Señor resucitado, ayúdanos a buscarte para que todos podamos encontrarte, saber que tenemos un Padre y no nos sintamos huérfanos; que podamos amarte y adorarte. Ayúdanos a derrotar el flagelo del hambre, agravado por los conflictos y por los gastos inmensos de los que a menudo somos cómplices. Haznos capaces de proteger a los indefensos, sobre todo a los niños, mujeres y ancianos, a veces convertidos en objeto de explotación y abandono.
Haz que podamos curar a los hermanos infectados por la epidemia de ébola en Guinea Conakry, Sierra Leona y Liberia, y a los afectados por tantas otras enfermedades, que se difunden también por la incuria y la pobreza extrema. Consuela a quienes hoy no pueden celebrar la Pascua con sus seres queridos porque fueron arrebatados injustamente de los suyos, como las numerosas personas, sacerdotes y laicos, que en varias partes del mundo han sido secuestradas. Conforta a los que han dejado sus tierras para emigrar a lugares donde poder esperar un futuro mejor, vivir la vida con dignidad y, no pocas veces, profesar libremente su fe.

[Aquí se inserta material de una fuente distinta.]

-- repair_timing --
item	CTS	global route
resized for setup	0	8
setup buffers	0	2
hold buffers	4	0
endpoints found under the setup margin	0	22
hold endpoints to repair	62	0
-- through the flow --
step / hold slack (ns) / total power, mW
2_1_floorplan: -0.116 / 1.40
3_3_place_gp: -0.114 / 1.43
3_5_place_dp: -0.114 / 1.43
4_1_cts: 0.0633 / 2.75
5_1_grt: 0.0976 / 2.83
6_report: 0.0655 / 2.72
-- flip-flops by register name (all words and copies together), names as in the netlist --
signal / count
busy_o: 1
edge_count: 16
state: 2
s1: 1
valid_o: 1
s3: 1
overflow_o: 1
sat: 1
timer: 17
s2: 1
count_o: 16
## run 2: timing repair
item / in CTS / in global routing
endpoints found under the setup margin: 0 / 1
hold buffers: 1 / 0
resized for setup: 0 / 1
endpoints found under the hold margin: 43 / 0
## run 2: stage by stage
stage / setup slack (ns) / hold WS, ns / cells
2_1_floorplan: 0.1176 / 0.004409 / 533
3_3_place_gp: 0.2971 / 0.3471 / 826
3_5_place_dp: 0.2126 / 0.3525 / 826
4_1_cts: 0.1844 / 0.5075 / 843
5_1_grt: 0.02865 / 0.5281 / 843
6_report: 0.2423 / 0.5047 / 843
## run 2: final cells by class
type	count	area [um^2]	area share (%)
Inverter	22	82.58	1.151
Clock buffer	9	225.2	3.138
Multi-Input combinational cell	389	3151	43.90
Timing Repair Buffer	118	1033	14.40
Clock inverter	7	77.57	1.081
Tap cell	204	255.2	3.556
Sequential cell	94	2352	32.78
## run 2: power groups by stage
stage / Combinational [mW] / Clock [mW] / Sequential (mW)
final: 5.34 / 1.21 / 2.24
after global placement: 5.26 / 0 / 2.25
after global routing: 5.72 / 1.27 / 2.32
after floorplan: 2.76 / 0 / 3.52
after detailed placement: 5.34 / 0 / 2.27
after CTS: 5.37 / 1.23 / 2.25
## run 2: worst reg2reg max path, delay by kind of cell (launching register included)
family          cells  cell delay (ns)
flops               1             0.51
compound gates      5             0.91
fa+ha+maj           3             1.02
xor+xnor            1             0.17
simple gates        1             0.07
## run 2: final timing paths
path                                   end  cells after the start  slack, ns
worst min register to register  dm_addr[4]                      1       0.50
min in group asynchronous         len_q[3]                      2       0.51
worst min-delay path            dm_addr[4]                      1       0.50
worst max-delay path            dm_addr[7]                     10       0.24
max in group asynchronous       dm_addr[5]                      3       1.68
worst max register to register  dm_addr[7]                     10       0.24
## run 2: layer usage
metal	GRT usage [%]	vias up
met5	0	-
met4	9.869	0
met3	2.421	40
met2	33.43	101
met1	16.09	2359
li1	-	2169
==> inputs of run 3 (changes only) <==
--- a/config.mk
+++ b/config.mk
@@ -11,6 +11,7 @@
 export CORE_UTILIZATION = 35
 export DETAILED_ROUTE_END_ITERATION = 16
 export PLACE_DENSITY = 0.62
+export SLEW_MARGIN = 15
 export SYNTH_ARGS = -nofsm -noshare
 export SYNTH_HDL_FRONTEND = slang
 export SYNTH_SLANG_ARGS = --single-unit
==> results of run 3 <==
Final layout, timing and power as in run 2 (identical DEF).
`src/rtl/multi_func_alu_seq.sv`:
```
// Registered multi-function ALU with a valid/ready request/result interface.
// Single-cycle logic/arith/shift/compare ops; MUL is iterative shift-add, one bit of B per cycle.
module multi_func_alu_seq #(
    parameter  int WIDTH = 32,
    localparam int SHW   = $clog2(WIDTH)
) (
    input  logic             clk_xi,
    input  logic             rst_n_xi,
    input  logic             in_valid_xi,
    output logic             in_ready_xo,
    input  logic [3:0]       op_xi,
    input  logic [WIDTH-1:0] a_xi,
    input  logic [WIDTH-1:0] b_xi,
    output logic             out_valid_xo,
    input  logic             out_ready_xi,
    output logic [WIDTH-1:0] f_xo,
    output logic             zero_xo,
    output logic             neg_xo,
    output logic             carry_xo,
    output logic             ovf_xo,
    output logic             illegal_xo
);
    // Handshakes: a request transfers on a rising edge where in_valid_xi & in_ready_xo;
    // a result transfers on a rising edge where out_valid_xo & out_ready_xi.
    typedef enum logic [1:0] {IDLE, BUSY, DONE} state_t;

    localparam logic [3:0] OP_MUL = 4'd11;

    state_t               state;
    state_t               state_next;
    logic                 accept;
    logic [WIDTH-1:0]     mcand;
    logic [2*WIDTH-1:0]   acc;
    logic [2*WIDTH-1:0]   acc_step;
    logic [WIDTH:0]       mul_sum;
    logic [SHW:0]         cnt;
    logic [WIDTH:0]       sum;
    logic [WIDTH:0]       diff;
    logic [WIDTH-1:0]     res_f;
    logic                 res_c;
    logic                 res_v;
    logic                 res_il;
    logic [SHW-1:0]       sh;

    assign accept = in_valid_xi & in_ready_xo;

    always_ff @(posedge clk_xi or negedge rst_n_xi) begin
        if (!rst_n_xi) state <= IDLE;
        else           state <= state_next;
    end

    always_comb begin
        state_next = state;
        case (state)
            IDLE: if (accept) state_next = (op_xi == OP_MUL) ? BUSY : DONE;
            BUSY: if (cnt[SHW]) state_next = DONE;
            DONE: begin
                if (out_ready_xi) begin
                    if (accept) state_next = (op_xi == OP_MUL) ? BUSY : DONE;
                    else        state_next = IDLE;
                end
            end
            default: state_next = IDLE;
        endcase
    end

    always_comb begin
        out_valid_xo = (state == DONE);
        in_ready_xo  = (state == IDLE) | ((state == DONE) & out_ready_xi);
    end

    // Single-cycle result path, evaluated directly on the request inputs.
    always_comb begin
        res_f  = '0;
        res_c  = 1'b0;
        res_v  = 1'b0;
        res_il = 1'b0;
        sh     = a_xi[SHW-1:0];
        sum    = {1'b0, a_xi} + {1'b0, b_xi};
        diff   = {1'b0, a_xi} - {1'b0, b_xi};
        case (op_xi)
            4'd0: res_f = a_xi & b_xi;
            4'd1: res_f = a_xi | b_xi;
            4'd2: res_f = a_xi ^ b_xi;
            4'd3: res_f = ~(a_xi | b_xi);
            4'd4: begin
                res_f = sum[WIDTH-1:0];
                res_c = sum[WIDTH];
                res_v = (a_xi[WIDTH-1] == b_xi[WIDTH-1]) & (sum[WIDTH-1] != a_xi[WIDTH-1]);
            end
            4'd5: begin
                res_f = diff[WIDTH-1:0];
                res_c = diff[WIDTH];
                res_v = (a_xi[WIDTH-1] != b_xi[WIDTH-1]) & (diff[WIDTH-1] != a_xi[WIDTH-1]);
            end
            4'd6:  res_f = {{(WIDTH-1){1'b0}}, (a_xi < b_xi)};
            4'd7:  res_f = b_xi << sh;
            4'd8:  res_f = b_xi >> sh;
            4'd9:  res_f = $signed(b_xi) >>> sh;
            4'd10: res_f = {{(WIDTH-1){1'b0}}, ($signed(a_xi) < $signed(b_xi))};
            OP_MUL: res_f = '0;
            default: res_il = 1'b1;
        endcase
    end

    // Shift-add step: low half of acc starts as B and shifts out one multiplier bit per cycle.
    always_comb begin
        mul_sum  = {1'b0, acc[2*WIDTH-1:WIDTH]} + (acc[0] ? {1'b0, mcand} : {(WIDTH+1){1'b0}});
        acc_step = {mul_sum, acc[WIDTH-1:1]};
    end

    // cnt runs 0..WIDTH: WIDTH step cycles, then one cycle that publishes the product.
    always_ff @(posedge clk_xi or negedge rst_n_xi) begin
        if (!rst_n_xi) begin
            mcand      <= '0;
            acc        <= '0;
            cnt        <= '0;
            f_xo       <= '0;
            zero_xo    <= 1'b0;
            neg_xo     <= 1'b0;
            carry_xo   <= 1'b0;
            ovf_xo     <= 1'b0;
            illegal_xo <= 1'b0;
        end else if (accept) begin
            if (op_xi == OP_MUL) begin
                mcand <= a_xi;
                acc   <= {{WIDTH{1'b0}}, b_xi};
                cnt   <= '0;
            end else begin
                f_xo       <= res_f;
                zero_xo    <= (res_f == '0) & ~res_il;
                neg_xo     <= res_f[WIDTH-1];
                carry_xo   <= res_c;
                ovf_xo     <= res_v;
                illegal_xo <= res_il;
            end
        end else if (state == BUSY) begin
            if (!cnt[SHW]) begin
                acc <= acc_step;
                cnt <= cnt + {{SHW{1'b0}}, 1'b1};
            end else begin
                f_xo       <= acc[WIDTH-1:0];
                zero_xo    <= (acc[WIDTH-1:0] == '0);
                neg_xo     <= acc[WIDTH-1];
                carry_xo   <= 1'b0;
                ovf_xo     <= |acc[2*WIDTH-1:WIDTH];
                illegal_xo <= 1'b0;
            end
        end
    end

endmodule

```
$ cat config.mk
export PLATFORM = sky130hd
export DESIGN_NAME = cdc_handshake_tx
export DESIGN_NICKNAME = d
export VERILOG_FILES = /design/src/rtl/cdc_handshake_tx.sv
export SDC_FILE = /design/constraint.sdc
export NUM_CORES = 1
export LEC_CHECK = 0
export ABC_AREA = 1
export ABC_CLOCK_PERIOD_IN_PS = 900
export CAP_MARGIN = 30
export CELL_PAD_IN_SITES_DETAIL_PLACEMENT = 0
export CELL_PAD_IN_SITES_GLOBAL_PLACEMENT = 1
export CORE_AREA = 2 2 57 48
export CTS_CLUSTER_SIZE = 8
export DETAILED_ROUTE_END_ITERATION = 6
export DIE_AREA = 0 0 59 50
export HOLD_SLACK_MARGIN = 0.03
export PLACE_DENSITY = 0.8
export SETUP_SLACK_MARGIN = 0.5
export SYNTH_ARGS = -nofsm -noshare
export SYNTH_HDL_FRONTEND = slang
export SYNTH_SLANG_ARGS = --single-unit
$ cat constraint.sdc
create_clock -name clk -period 0.9 [get_ports clk]
set_input_delay 0.18 -clock clk [delete_from_list [all_inputs] [get_ports clk]]
set_output_delay 0.18 -clock clk [all_outputs]
set_load 0.05 [all_outputs]
$ cat src/rtl/cdc_handshake_tx.sv
// Source side of a four-phase req/ack handshake carrying one word into an asynchronous domain.
// Optional ack-wait timeout with sticky err_out is compiled in with CDC_HS_TIMEOUT_EN.
module cdc_handshake_tx #(
  parameter int unsigned DataWidth     = 8,
  parameter int unsigned SyncRegWidth  = 2,
  parameter int unsigned TimeoutCycles = 255
) (
  input  logic                 clk,
  input  logic                 rst_in,
  input  logic                 load_in,
  input  logic [DataWidth-1:0] data_in,
  output logic                 ready_out,
  output logic                 req_out,
  output logic [DataWidth-1:0] data_out,
  input  logic                 ack_in,
  output logic                 done_out,
  output logic                 err_out
);

  typedef enum logic [1:0] {
    IDLE   = 2'd0,
    REQ_HI = 2'd1,
    REQ_LO = 2'd2
  } state_e;

  state_e                  state_q, state_d;
  logic                    req_q, req_d;
  logic [DataWidth-1:0]    data_q, data_d;
  logic                    done_q, done_d;
  logic                    ready_q;
  logic [SyncRegWidth-1:0] sync_q;
  logic                    ack_sync;
  logic                    timeout_hit_c;
  logic                    timeout_fire_c;
  logic                    abort_c;

  // ack_in is asynchronous; only the last synchronizer stage is used
  always_ff @(posedge clk or posedge rst_in) begin
    if (rst_in) begin
      sync_q <= '0;
    end else begin
      sync_q <= {sync_q[SyncRegWidth-2:0], ack_in};
    end
  end

  assign ack_sync = sync_q[SyncRegWidth-1];

  always_ff @(posedge clk or posedge rst_in) begin
    if (rst_in) begin
      state_q <= IDLE;
      req_q   <= 1'b0;
      data_q  <= '0;
      done_q  <= 1'b0;
      ready_q <= 1'b1;
    end else begin
      state_q <= state_d;
      req_q   <= req_d;
      data_q  <= data_d;
      done_q  <= done_d;
      ready_q <= (state_d == IDLE);
    end
  end

  always_comb begin
    state_d        = state_q;
    req_d          = req_q;
    data_d         = data_q;
    done_d         = 1'b0;
    timeout_fire_c = 1'b0;
    unique case (state_q)
      IDLE: begin
        if (load_in) begin
          data_d  = data_in;
          req_d   = 1'b1;
          state_d = REQ_HI;
        end
      end
      REQ_HI: begin
        if (ack_sync) begin
          req_d   = 1'b0;
          state_d = REQ_LO;
        end else if (timeout_hit_c) begin
          req_d          = 1'b0;
          state_d        = REQ_LO;
          timeout_fire_c = 1'b1;
        end
      end
      REQ_LO: begin
        // A transfer aborted in REQ_HI still drains through REQ_LO but never reports done
        if (!ack_sync) begin
          state_d = IDLE;
          done_d  = !abort_c;
        end else if (timeout_hit_c) begin
          state_d        = IDLE;
          timeout_fire_c = 1'b1;
        end
      end
      default: begin
        state_d = IDLE;
      end
    endcase
  end

`ifdef CDC_HS_TIMEOUT_EN
  localparam int unsigned CntWidth = 16;

  logic [CntWidth-1:0] cnt_q, cnt_d;
  logic                err_q;
  logic                abort_q, abort_d;

  always_comb begin
    cnt_d = cnt_q + CntWidth'(1);
    if ((state_q == IDLE) || (state_d != state_q)) begin
      cnt_d = '0;
    end
    abort_d = abort_q;
    if ((state_q == IDLE) && (state_d == REQ_HI)) begin
      abort_d = 1'b0;
    end else if (timeout_fire_c && (state_q == REQ_HI)) begin
      abort_d = 1'b1;
    end
  end

  always_ff @(posedge clk or posedge rst_in) begin
    if (rst_in) begin
      cnt_q   <= '0;
      err_q   <= 1'b0;
      abort_q <= 1'b0;
    end else begin
      cnt_q   <= cnt_d;
      err_q   <= err_q | timeout_fire_c;
      abort_q <= abort_d;
    end
  end

  // Fires on the edge that completes TimeoutCycles cycles in the current phase
  assign timeout_hit_c = (cnt_q == CntWidth'(TimeoutCycles - 1));
  assign abort_c       = abort_q;
  assign err_out       = err_q;
`else
  logic unused_timeout_c;

  assign timeout_hit_c    = 1'b0;
  assign abort_c          = 1'b0;
  assign err_out          = 1'b0;
  assign unused_timeout_c = timeout_fire_c ^ (^32'(TimeoutCycles));
`endif

  assign ready_out = ready_q;
  assign req_out   = req_q;
  assign data_out  = data_q;
  assign done_out  = done_q;

endmodule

Te pedimos, Jesús glorioso, que hagas cesar toda guerra, toda hostilidad grande o pequeña, antigua o reciente. Te suplicamos, en particular, por la amada Siria, para que, cuantos sufren las consecuencias del conflicto, puedan recibir las necesarias ayudas humanitarias, y las partes en causa no usen más la fuerza para sembrar muerte, sobre todo contra la población inerme, sino que tengan la audacia de negociar la paz, demasiado tiempo esperada.
Te pedimos que confortes a las víctimas de la violencia fratricida en Irak y que sostengas la esperanza suscitada por la vuelta de las negociaciones entre hebreos y palestinos. Te imploramos que se ponga fin a los desencuentros en la República Centroafricana y que se acaben los atroces atentados terroristas en algunas zonas de Nigeria y la violencia en Sudán del Sur. Te pedimos que los ánimos se dirijan a la reconciliación y a la concordia fraterna en Venezuela.
Por tu resurrección, que este año celebramos junto a las Iglesias que siguen el calendario juliano, te pedimos que ilumines e inspires iniciativas de pacificación en Ucrania, para que todas las partes interesadas, sostenidas por la comunidad internacional, realicen cualquier esfuerzo para impedir la violencia y construir, en espíritu de unidad y diálogo, el futuro del país. Y que ellos, como hermanos, puedan gritar hoy el anuncio de Pascua.
Por todos los pueblos de la tierra te pedimos, Señor, tú que has vencido la muerte, danos tu vida, danos tu paz.